* _DATA EXCERPTS_
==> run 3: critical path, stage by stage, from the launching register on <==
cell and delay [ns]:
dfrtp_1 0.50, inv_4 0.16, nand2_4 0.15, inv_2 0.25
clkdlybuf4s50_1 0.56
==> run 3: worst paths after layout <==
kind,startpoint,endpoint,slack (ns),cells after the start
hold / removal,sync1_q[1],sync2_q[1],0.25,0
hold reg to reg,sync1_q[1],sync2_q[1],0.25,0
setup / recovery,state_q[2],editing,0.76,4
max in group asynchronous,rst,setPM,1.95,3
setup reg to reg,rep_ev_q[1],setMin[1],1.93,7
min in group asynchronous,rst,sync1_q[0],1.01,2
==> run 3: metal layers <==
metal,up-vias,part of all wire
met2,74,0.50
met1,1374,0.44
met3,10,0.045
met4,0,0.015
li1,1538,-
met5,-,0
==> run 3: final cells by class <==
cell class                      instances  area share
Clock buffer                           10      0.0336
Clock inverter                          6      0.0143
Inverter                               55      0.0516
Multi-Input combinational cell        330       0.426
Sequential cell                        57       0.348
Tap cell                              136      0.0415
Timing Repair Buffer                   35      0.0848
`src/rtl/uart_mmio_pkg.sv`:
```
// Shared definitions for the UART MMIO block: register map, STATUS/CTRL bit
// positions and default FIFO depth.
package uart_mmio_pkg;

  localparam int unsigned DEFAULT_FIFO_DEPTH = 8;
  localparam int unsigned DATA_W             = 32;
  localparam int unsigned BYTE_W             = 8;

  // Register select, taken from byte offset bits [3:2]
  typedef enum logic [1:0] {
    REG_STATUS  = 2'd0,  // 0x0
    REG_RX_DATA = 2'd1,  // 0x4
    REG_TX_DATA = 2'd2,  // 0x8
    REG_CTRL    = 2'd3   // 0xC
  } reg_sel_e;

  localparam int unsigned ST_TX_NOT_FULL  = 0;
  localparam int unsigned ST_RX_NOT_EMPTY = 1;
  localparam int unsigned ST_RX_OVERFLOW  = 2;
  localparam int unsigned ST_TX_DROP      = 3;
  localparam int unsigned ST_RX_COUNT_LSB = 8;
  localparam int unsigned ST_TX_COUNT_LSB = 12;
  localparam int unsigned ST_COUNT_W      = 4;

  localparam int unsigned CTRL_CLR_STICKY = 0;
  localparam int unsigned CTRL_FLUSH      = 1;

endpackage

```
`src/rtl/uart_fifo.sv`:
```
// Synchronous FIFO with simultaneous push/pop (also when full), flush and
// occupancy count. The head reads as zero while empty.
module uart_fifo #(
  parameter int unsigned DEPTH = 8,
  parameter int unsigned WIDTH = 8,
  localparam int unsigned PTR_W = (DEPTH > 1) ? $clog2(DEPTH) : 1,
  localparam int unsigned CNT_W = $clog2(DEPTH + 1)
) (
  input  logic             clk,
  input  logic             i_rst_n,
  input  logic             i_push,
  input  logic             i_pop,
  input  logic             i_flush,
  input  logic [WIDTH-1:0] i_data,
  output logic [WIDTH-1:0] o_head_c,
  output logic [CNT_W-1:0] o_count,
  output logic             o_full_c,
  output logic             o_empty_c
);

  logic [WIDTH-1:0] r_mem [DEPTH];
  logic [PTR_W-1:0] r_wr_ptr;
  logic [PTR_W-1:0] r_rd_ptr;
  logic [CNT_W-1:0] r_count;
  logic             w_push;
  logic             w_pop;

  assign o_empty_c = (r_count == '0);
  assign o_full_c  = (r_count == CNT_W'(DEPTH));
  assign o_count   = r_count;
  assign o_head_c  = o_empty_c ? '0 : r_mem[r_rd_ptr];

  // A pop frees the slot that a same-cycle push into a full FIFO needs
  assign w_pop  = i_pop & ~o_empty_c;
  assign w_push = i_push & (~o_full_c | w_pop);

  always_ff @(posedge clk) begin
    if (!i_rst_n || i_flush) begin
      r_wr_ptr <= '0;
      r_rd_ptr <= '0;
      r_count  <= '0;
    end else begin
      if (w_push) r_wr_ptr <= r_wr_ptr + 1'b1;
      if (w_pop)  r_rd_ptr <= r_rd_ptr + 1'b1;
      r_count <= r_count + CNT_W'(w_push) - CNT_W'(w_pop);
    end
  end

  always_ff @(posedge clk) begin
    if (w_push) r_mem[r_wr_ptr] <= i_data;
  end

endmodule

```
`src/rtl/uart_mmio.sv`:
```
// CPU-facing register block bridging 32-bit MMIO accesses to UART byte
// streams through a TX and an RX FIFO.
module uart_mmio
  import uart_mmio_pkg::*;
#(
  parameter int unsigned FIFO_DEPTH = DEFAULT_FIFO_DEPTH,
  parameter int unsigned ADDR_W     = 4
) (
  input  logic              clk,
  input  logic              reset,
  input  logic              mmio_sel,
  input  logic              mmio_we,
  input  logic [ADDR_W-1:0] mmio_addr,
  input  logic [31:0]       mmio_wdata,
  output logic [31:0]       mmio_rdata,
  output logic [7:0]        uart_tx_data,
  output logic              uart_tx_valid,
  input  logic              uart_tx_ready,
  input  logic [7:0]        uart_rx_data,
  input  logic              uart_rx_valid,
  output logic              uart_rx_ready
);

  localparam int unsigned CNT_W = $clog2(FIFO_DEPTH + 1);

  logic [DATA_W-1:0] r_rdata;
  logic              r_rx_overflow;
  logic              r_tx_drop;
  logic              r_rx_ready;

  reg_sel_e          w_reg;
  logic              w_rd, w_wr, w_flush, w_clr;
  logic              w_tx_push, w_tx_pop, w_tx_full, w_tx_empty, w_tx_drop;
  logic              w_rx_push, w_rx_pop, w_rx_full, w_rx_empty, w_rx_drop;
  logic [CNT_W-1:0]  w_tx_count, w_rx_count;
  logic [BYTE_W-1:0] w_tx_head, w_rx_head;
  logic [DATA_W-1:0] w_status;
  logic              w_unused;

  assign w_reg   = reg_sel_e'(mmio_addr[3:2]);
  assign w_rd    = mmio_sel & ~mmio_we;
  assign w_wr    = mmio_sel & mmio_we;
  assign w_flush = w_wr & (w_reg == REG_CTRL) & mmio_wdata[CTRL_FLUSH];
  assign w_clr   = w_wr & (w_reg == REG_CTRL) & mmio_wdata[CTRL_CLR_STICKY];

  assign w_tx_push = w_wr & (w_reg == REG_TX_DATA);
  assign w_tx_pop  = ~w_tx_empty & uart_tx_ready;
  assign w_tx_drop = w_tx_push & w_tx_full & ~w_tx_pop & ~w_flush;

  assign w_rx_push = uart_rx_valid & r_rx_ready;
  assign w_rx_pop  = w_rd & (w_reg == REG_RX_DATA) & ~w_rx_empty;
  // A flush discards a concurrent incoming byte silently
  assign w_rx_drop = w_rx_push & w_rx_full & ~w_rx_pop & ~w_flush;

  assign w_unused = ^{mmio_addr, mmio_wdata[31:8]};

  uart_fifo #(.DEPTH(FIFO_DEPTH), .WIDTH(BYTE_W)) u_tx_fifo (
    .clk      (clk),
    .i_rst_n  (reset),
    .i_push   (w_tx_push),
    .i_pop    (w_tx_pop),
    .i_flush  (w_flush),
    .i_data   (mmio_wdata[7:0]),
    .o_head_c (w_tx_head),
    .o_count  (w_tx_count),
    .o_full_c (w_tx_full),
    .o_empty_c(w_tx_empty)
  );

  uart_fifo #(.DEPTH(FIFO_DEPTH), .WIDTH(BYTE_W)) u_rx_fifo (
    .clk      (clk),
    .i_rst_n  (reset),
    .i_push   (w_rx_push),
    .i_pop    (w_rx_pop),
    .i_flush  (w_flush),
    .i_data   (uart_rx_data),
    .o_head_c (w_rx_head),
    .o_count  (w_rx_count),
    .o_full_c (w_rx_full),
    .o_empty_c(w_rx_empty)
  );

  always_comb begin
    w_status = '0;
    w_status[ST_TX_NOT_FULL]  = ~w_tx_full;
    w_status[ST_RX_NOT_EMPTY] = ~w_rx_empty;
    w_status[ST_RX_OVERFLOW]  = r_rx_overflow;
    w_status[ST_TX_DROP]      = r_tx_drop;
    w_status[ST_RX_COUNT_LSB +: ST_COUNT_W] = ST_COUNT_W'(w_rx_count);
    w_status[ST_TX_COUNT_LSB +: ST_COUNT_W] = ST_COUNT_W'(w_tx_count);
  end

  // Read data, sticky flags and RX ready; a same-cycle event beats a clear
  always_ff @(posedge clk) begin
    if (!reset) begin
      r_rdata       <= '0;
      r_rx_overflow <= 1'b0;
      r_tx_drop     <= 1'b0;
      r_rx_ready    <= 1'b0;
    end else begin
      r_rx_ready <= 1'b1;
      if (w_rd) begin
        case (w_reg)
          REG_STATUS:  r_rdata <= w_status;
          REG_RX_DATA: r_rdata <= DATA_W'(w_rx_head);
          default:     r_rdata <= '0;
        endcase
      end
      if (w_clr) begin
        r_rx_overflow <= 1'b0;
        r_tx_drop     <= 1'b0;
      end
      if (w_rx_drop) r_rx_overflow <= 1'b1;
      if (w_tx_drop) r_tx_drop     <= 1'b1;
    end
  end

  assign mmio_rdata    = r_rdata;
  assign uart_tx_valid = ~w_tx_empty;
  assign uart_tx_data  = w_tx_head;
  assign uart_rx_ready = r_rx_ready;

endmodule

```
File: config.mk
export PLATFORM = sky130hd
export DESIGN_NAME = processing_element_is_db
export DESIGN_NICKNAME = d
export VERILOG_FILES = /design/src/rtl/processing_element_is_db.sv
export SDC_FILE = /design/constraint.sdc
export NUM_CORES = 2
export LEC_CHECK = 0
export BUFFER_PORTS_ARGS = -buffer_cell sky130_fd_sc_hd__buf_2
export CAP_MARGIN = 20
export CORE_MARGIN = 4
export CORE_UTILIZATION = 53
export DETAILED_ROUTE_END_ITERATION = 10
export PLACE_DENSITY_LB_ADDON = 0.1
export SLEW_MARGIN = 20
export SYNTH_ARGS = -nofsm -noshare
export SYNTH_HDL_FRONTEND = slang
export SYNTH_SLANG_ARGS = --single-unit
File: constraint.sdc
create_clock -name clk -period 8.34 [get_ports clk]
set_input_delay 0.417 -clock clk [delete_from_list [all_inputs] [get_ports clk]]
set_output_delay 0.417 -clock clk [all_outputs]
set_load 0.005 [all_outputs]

...

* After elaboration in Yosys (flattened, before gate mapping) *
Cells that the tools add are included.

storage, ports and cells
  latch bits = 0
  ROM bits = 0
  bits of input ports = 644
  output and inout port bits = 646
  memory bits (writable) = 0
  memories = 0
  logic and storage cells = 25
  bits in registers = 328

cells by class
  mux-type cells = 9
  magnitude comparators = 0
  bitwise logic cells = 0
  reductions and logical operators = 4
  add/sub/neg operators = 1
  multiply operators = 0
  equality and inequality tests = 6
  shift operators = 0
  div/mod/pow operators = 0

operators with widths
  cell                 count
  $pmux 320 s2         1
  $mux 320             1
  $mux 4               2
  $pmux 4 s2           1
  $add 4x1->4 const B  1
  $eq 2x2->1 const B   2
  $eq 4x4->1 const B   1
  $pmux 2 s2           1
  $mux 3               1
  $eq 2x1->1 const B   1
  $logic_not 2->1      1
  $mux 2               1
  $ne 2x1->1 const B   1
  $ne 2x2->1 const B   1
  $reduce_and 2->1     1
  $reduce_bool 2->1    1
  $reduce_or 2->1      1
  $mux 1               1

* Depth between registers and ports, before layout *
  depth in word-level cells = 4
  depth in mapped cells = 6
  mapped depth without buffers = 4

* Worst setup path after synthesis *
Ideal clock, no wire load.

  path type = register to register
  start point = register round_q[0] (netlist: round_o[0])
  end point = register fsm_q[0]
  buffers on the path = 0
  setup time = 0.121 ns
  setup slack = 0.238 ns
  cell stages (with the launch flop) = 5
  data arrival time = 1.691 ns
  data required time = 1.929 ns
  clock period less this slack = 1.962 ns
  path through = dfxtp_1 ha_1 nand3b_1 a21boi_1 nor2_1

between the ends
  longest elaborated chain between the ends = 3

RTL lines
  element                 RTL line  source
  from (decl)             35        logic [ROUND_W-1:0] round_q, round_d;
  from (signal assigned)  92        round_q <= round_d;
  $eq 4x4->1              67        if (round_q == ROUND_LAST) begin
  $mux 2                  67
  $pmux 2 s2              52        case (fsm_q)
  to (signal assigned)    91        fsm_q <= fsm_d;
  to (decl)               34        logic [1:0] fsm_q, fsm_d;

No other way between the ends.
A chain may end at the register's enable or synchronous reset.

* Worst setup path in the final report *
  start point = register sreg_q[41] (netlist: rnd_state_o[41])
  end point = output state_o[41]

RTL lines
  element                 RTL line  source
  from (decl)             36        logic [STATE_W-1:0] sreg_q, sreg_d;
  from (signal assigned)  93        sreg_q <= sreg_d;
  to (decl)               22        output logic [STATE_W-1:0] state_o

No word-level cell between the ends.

...

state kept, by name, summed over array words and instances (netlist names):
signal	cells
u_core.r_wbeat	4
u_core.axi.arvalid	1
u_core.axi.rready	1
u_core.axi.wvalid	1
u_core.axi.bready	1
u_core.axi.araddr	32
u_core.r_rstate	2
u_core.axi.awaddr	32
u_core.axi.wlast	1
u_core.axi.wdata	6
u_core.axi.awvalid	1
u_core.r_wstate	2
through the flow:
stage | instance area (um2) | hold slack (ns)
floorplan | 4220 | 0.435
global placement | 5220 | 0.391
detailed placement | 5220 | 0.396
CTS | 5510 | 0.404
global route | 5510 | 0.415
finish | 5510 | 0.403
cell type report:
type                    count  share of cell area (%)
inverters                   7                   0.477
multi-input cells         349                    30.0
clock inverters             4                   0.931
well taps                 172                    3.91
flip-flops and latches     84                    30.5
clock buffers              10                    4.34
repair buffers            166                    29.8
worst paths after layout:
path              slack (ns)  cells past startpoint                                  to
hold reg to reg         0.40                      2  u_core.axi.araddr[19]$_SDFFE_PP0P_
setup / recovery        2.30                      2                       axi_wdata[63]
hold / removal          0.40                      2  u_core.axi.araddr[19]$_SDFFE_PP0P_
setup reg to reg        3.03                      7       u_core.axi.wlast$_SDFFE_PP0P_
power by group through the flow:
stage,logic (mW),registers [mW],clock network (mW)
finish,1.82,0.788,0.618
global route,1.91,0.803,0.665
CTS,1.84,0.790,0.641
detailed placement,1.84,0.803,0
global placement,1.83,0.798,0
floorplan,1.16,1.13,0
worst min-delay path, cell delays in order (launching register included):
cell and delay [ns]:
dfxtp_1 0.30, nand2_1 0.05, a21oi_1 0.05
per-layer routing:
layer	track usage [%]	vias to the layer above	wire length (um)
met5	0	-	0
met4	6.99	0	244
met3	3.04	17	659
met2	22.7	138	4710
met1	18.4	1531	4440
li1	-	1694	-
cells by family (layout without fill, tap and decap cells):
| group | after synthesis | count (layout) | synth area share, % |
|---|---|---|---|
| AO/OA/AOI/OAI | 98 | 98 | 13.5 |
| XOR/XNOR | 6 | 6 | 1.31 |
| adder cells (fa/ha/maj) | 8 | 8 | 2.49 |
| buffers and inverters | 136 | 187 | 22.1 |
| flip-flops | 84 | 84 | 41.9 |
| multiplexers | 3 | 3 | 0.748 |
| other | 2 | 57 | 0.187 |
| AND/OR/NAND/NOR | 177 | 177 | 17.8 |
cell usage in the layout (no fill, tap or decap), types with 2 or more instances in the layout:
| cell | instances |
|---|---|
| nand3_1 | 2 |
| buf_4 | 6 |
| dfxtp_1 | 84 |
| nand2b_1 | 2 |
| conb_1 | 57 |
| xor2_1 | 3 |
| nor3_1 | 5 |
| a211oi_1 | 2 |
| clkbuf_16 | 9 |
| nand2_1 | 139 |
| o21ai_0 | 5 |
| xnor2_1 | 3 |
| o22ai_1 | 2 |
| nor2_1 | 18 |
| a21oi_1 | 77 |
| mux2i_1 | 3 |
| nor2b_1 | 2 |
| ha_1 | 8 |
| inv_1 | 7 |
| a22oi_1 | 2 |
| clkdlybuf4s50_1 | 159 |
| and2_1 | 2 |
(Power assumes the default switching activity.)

* _PROMPT_
From the records above, quote only the lines running from the line with "logic and storage cells = 25" to the line with "mapped depth without buffers = 4", both lines included.

* _OUTPUT OF THE EXERCISE_
  logic and storage cells = 25
  bits in registers = 328

cells by class
  mux-type cells = 9
  magnitude comparators = 0
  bitwise logic cells = 0
  reductions and logical operators = 4
  add/sub/neg operators = 1
  multiply operators = 0
  equality and inequality tests = 6
  shift operators = 0
  div/mod/pow operators = 0

operators with widths
  cell                 count
  $pmux 320 s2         1
  $mux 320             1
  $mux 4               2
  $pmux 4 s2           1
  $add 4x1->4 const B  1
  $eq 2x2->1 const B   2
  $eq 4x4->1 const B   1
  $pmux 2 s2           1
  $mux 3               1
  $eq 2x1->1 const B   1
  $logic_not 2->1      1
  $mux 2               1
  $ne 2x1->1 const B   1
  $ne 2x2->1 const B   1
  $reduce_and 2->1     1
  $reduce_bool 2->1    1
  $reduce_or 2->1      1
  $mux 1               1

* Depth between registers and ports, before layout *
  depth in word-level cells = 4
  depth in mapped cells = 6
  mapped depth without buffers = 4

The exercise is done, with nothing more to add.